Concurrently, the political space held by the En Marea party had broke up after internal disputes. In late 2018, a crisis concerning the election of a new party leadership resulted in a split between members supporting Luis Villares and En Marea's founding member parties, Podemos, Renewal–Nationalist Brotherhood (Anova) and United Left (EU). Villares was elected as new En Marea leader on 24 December 2018 amid accusations of fraud and vote rigging, prompting Podemos, Anova and EU to withdraw from En Marea, dubbing it as a "failed" political project. Podemos and EU would contest both the April and the November 2019 general elections under the En Común–Unidas Podemos brand, forming the Galicia en Común sub-group within Unidas Podemos in the Congress of Deputies. In September 2019, legislators from Podemos, Anova and EU formed the Grupo Común da Esquerda in the Parliament of Galicia, forcing En Marea loyalists into the Mixed Group.

Parliamentary composition
The Parliament of Galicia was officially dissolved on 11 February 2020, after the publication of the dissolution decree in the Official Journal of Galicia. The table below shows the composition of the parliamentary groups in the chamber at the time of dissolution.

Parties and candidates
The electoral law allowed for parties and federations registered in the interior ministry, coalitions and groupings of electors to present lists of candidates. Parties and federations intending to form a coalition ahead of an election were required to inform the relevant Electoral Commission within ten days of the election call, whereas groupings of electors needed to secure the signature of at least one percent of the electorate in the constituencies for which they sought election, disallowing electors from signing for more than one list of candidates.
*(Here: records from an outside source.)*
<file path="src/rtl/dcachePkg.sv">
package dcachePkg;

  // cache geometry
  localparam int ADDR_W   = 32;
  localparam int DATA_W   = 64;
  localparam int SEL_W    = DATA_W / 8;
  localparam int OFFSET_W = 5;
  localparam int INDEX_W  = 6;
  localparam int TAG_W    = ADDR_W - INDEX_W - OFFSET_W;
  localparam int SETS     = 1 << INDEX_W;
  localparam int BEATS    = 4;
  localparam int LINE_W   = BEATS * DATA_W;

  typedef logic [ADDR_W-1:0]  addr_t;
  typedef logic [DATA_W-1:0]  word_t;
  typedef logic [SEL_W-1:0]   sel_t;
  typedef logic [TAG_W-1:0]   tag_t;
  typedef logic [INDEX_W-1:0] index_t;

  // word 0 sits in the low bits
  typedef logic [LINE_W-1:0]  line_t;

  // wishbone classic request, same layout on cpu and memory side
  typedef struct packed {
    logic  cyc;
    logic  stb;
    logic  we;
    sel_t  sel;
    addr_t adr;
    word_t dat;
  } wbReq_t;

  typedef struct packed {
    logic  ack;
    word_t dat;
  } wbRsp_t;

  // lookup FSM
  typedef enum logic [1:0] {
    IDLE,
    LOOKUP,
    FETCH,
    INSTALL
  } ctrlState_e;

endpackage

</file>
<file path="src/rtl/memArbiter.sv">
`timescale 1ns/1ps

module memArbiter (
  input  logic              clk,
  input  logic              rst_n,
  input  dcachePkg::wbReq_t wbReq_i,
  input  dcachePkg::wbReq_t fillReq_i,
  input  dcachePkg::wbRsp_t memRsp_i,
  output dcachePkg::wbRsp_t wbRsp_o,
  output dcachePkg::wbRsp_t fillRsp_o,
  output dcachePkg::wbReq_t memReq_o
);

  // owner register, ownWbQ picks the engine while busyQ is set
  logic busyQ;
  logic ownWbQ;
  logic ownerCyc;

  assign ownerCyc = ownWbQ ? wbReq_i.cyc : fillReq_i.cyc;

  // regrant only once the owner has dropped cyc, writeback first
  always_ff @(posedge clk or negedge rst_n) begin
    if (!rst_n) begin
      busyQ  <= 1'b0;
      ownWbQ <= 1'b0;
    end else if (!busyQ || !ownerCyc) begin
      busyQ  <= wbReq_i.cyc || fillReq_i.cyc;
      ownWbQ <= wbReq_i.cyc;
    end
  end

  always_comb begin
    if (busyQ) begin
      memReq_o = ownWbQ ? wbReq_i : fillReq_i;
    end else begin
      memReq_o = '0;
    end
  end

  // ack goes to the owner only
  always_comb begin
    wbRsp_o.ack   = memRsp_i.ack && busyQ && ownWbQ;
    wbRsp_o.dat   = memRsp_i.dat;
    fillRsp_o.ack = memRsp_i.ack && busyQ && !ownWbQ;
    fillRsp_o.dat = memRsp_i.dat;
  end

endmodule

</file>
Below is a list of the main parties and electoral alliances which contested the election:

On 11 February Gonzalo Pérez Jácome, leader of the Ourensan Democracy (DO) party—which secured 4.4% of the vote in the Ourense province in the 2016 election—and mayor of Ourense with PP support, announced that he would be voting for Feijóo amid speculation that DO would be joining PP's electoral lists ahead of the regional election. An electoral alliance with Citizens was proposed by Cs spokesperson Inés Arrimadas but was rejected by Feijóo.
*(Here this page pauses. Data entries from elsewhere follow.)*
### src/rtl/dcachePkg.sv
package dcachePkg;

  // cache geometry
  localparam int ADDR_W   = 32;
  localparam int DATA_W   = 64;
  localparam int SEL_W    = DATA_W / 8;
  localparam int OFFSET_W = 5;
  localparam int INDEX_W  = 6;
  localparam int TAG_W    = ADDR_W - INDEX_W - OFFSET_W;
  localparam int SETS     = 1 << INDEX_W;
  localparam int BEATS    = 4;
  localparam int LINE_W   = BEATS * DATA_W;

  typedef logic [ADDR_W-1:0]  addr_t;
  typedef logic [DATA_W-1:0]  word_t;
  typedef logic [SEL_W-1:0]   sel_t;
  typedef logic [TAG_W-1:0]   tag_t;
  typedef logic [INDEX_W-1:0] index_t;

  // word 0 sits in the low bits
  typedef logic [LINE_W-1:0]  line_t;

  // wishbone classic request, same layout on cpu and memory side
  typedef struct packed {
    logic  cyc;
    logic  stb;
    logic  we;
    sel_t  sel;
    addr_t adr;
    word_t dat;
  } wbReq_t;

  typedef struct packed {
    logic  ack;
    word_t dat;
  } wbRsp_t;

  // lookup FSM
  typedef enum logic [1:0] {
    IDLE,
    LOOKUP,
    FETCH,
    INSTALL
  } ctrlState_e;

endpackage

### src/rtl/dcacheCtrl.sv
`timescale 1ns/1ps

module dcacheCtrl (
  input  logic                                clk,
  input  logic                                rst_n,
  input  dcachePkg::wbReq_t                   cpuReq_i,
  input  logic                                fillDone_i,
  input  logic                                wbBusy_i,
  input  dcachePkg::word_t                    storeWord_i,
  output dcachePkg::wbRsp_t                   cpuRsp_o,
  output dcachePkg::index_t                   index_o,
  output logic                                way_o,
  output logic [$clog2(dcachePkg::BEATS)-1:0] wordSel_o,
  output logic                                storeEn_o,
  output dcachePkg::sel_t                     storeSel_o,
  output dcachePkg::word_t                    storeData_o,
  output logic                                fillEn_o,
  output logic                                refillStart_o,
  output dcachePkg::addr_t                    refillAddr_o,
  output logic                                wbStart_o,
  output dcachePkg::addr_t                    wbAddr_o
);

  dcachePkg::ctrlState_e stateQ;
  dcachePkg::ctrlState_e stateD;

  // latched cpu request
  dcachePkg::addr_t  reqAdr;
  logic              reqWe;
  dcachePkg::sel_t   reqSel;
  dcachePkg::word_t  reqDat;
  dcachePkg::tag_t   reqTag;
  dcachePkg::index_t reqIndex;

  dcachePkg::tag_t            tagMem [2][dcachePkg::SETS];
  logic [dcachePkg::SETS-1:0] validQ [2];
  logic [dcachePkg::SETS-1:0] dirtyQ [2];

  logic       victimQ;
  logic       fillWayQ;
  logic [1:0] wayHit;
  logic       hit;
  logic       hitWay;
  logic       victimDirty;
  logic       lookupEn;
  logic       missGo;

  assign reqTag   = reqAdr[dcachePkg::ADDR_W-1 -: dcachePkg::TAG_W];
  assign reqIndex = reqAdr[dcachePkg::OFFSET_W +: dcachePkg::INDEX_W];

  // tag compare on both ways
  assign wayHit[0] = validQ[0][reqIndex] && (tagMem[0][reqIndex] == reqTag);
  assign wayHit[1] = validQ[1][reqIndex] && (tagMem[1][reqIndex] == reqTag);
  assign hit       = |wayHit;
  assign hitWay    = wayHit[1];

  assign victimDirty = validQ[victimQ][reqIndex] && dirtyQ[victimQ][reqIndex];
  assign lookupEn    = (stateQ == dcachePkg::LOOKUP);
  // a dirty victim has to wait for the previous writeback to drain
  assign missGo      = lookupEn && !hit && !(victimDirty && wbBusy_i);

  always_comb begin
    stateD = stateQ;
    case (stateQ)
      dcachePkg::IDLE: begin
        if (cpuReq_i.cyc && cpuReq_i.stb) begin
          stateD = dcachePkg::LOOKUP;
        end
      end
      dcachePkg::LOOKUP: begin
        if (hit) begin
          stateD = dcachePkg::IDLE;
        end else if (missGo) begin
          stateD = dcachePkg::FETCH;
        end
      end
      dcachePkg::FETCH: begin
        if (fillDone_i) begin
          stateD = dcachePkg::INSTALL;
        end
      end
      default: begin
        stateD = dcachePkg::LOOKUP;
      end
    endcase
  end

  always_ff @(posedge clk or negedge rst_n) begin
    if (!rst_n) begin
      stateQ   <= dcachePkg::IDLE;
      victimQ  <= 1'b0;
      fillWayQ <= 1'b0;
      validQ   <= '{default: '0};
      dirtyQ   <= '{default: '0};
    end else begin
      stateQ <= stateD;
      // toggle victim choice on every launched miss
      if (missGo) begin
        victimQ  <= ~victimQ;
        fillWayQ <= victimQ;
      end
      if (fillEn_o) begin
        validQ[fillWayQ][reqIndex] <= 1'b1;
        dirtyQ[fillWayQ][reqIndex] <= 1'b0;
      end else if (storeEn_o) begin
        dirtyQ[hitWay][reqIndex] <= 1'b1;
      end
    end
  end

  always_ff @(posedge clk) begin
    if (stateQ == dcachePkg::IDLE && cpuReq_i.cyc && cpuReq_i.stb) begin
      reqAdr <= cpuReq_i.adr;
      reqWe  <= cpuReq_i.we;
      reqSel <= cpuReq_i.sel;
      reqDat <= cpuReq_i.dat;
    end
    if (fillEn_o) begin
      tagMem[fillWayQ][reqIndex] <= reqTag;
    end
  end

  // install targets the remembered way, otherwise hit way or victim
  assign way_o       = fillEn_o ? fillWayQ : (hit ? hitWay : victimQ);
  assign index_o     = reqIndex;
  assign wordSel_o   = reqAdr[dcachePkg::OFFSET_W-1 -: $clog2(dcachePkg::BEATS)];
  assign storeEn_o   = lookupEn && hit && reqWe;
  assign storeSel_o  = reqSel;
  assign storeData_o = reqDat;
  assign fillEn_o    = (stateQ == dcachePkg::INSTALL);

  assign refillStart_o = missGo;
  assign refillAddr_o  = {reqTag, reqIndex, {dcachePkg::OFFSET_W{1'b0}}};
  assign wbStart_o     = missGo && victimDirty;
  assign wbAddr_o      = {tagMem[victimQ][reqIndex], reqIndex, {dcachePkg::OFFSET_W{1'b0}}};

  always_comb begin
    cpuRsp_o.ack = lookupEn && hit;
    cpuRsp_o.dat = storeWord_i;
  end

endmodule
En Marea leader Luis Villares announced on 19 February his farewell from politics and his return to his judge post, casting doubt about En Marea's fate in the election ahead and whether the party would end up running in the election or withdrawing from the electoral contest. After the election was suspended and rescheduled for 12 July, the party announced that it would be contesting within the Marea Galeguista alliance together with Commitment to Galicia (CxG) and the Galicianist Party (PG).

Timetable
The key dates are listed below (all times are CET):

10 February: The election decree is issued with the countersign of the President after deliberation in the Council of Government.
11 February: Formal dissolution of the Parliament of Galicia and beginning of a suspension period of events for the inauguration of public works, services or projects.
14 February: Initial constitution of provincial and zone electoral commissions.
21 February: Deadline for parties and federations intending to enter into a coalition to inform the relevant electoral commission.
2 March: Deadline for parties, federations, coalitions, and groupings of electors to present lists of candidates to the relevant electoral commission.
4 March: Submitted lists of candidates are provisionally published in the Official Journal of Galicia (DOG).
7 March: Deadline for citizens entered in the Register of Absent Electors Residing Abroad (CERA) and for citizens temporarily absent from Spain to apply for voting.
8 March: Deadline for parties, federations, coalitions, and groupings of electors to rectify irregularities in their lists.
9 March: Official proclamation of valid submitted lists of candidates.
10 March: Proclaimed lists are published in the DOG.
16 March: Feijóo announces the elections will be postponed due to the COVID-19 pandemic.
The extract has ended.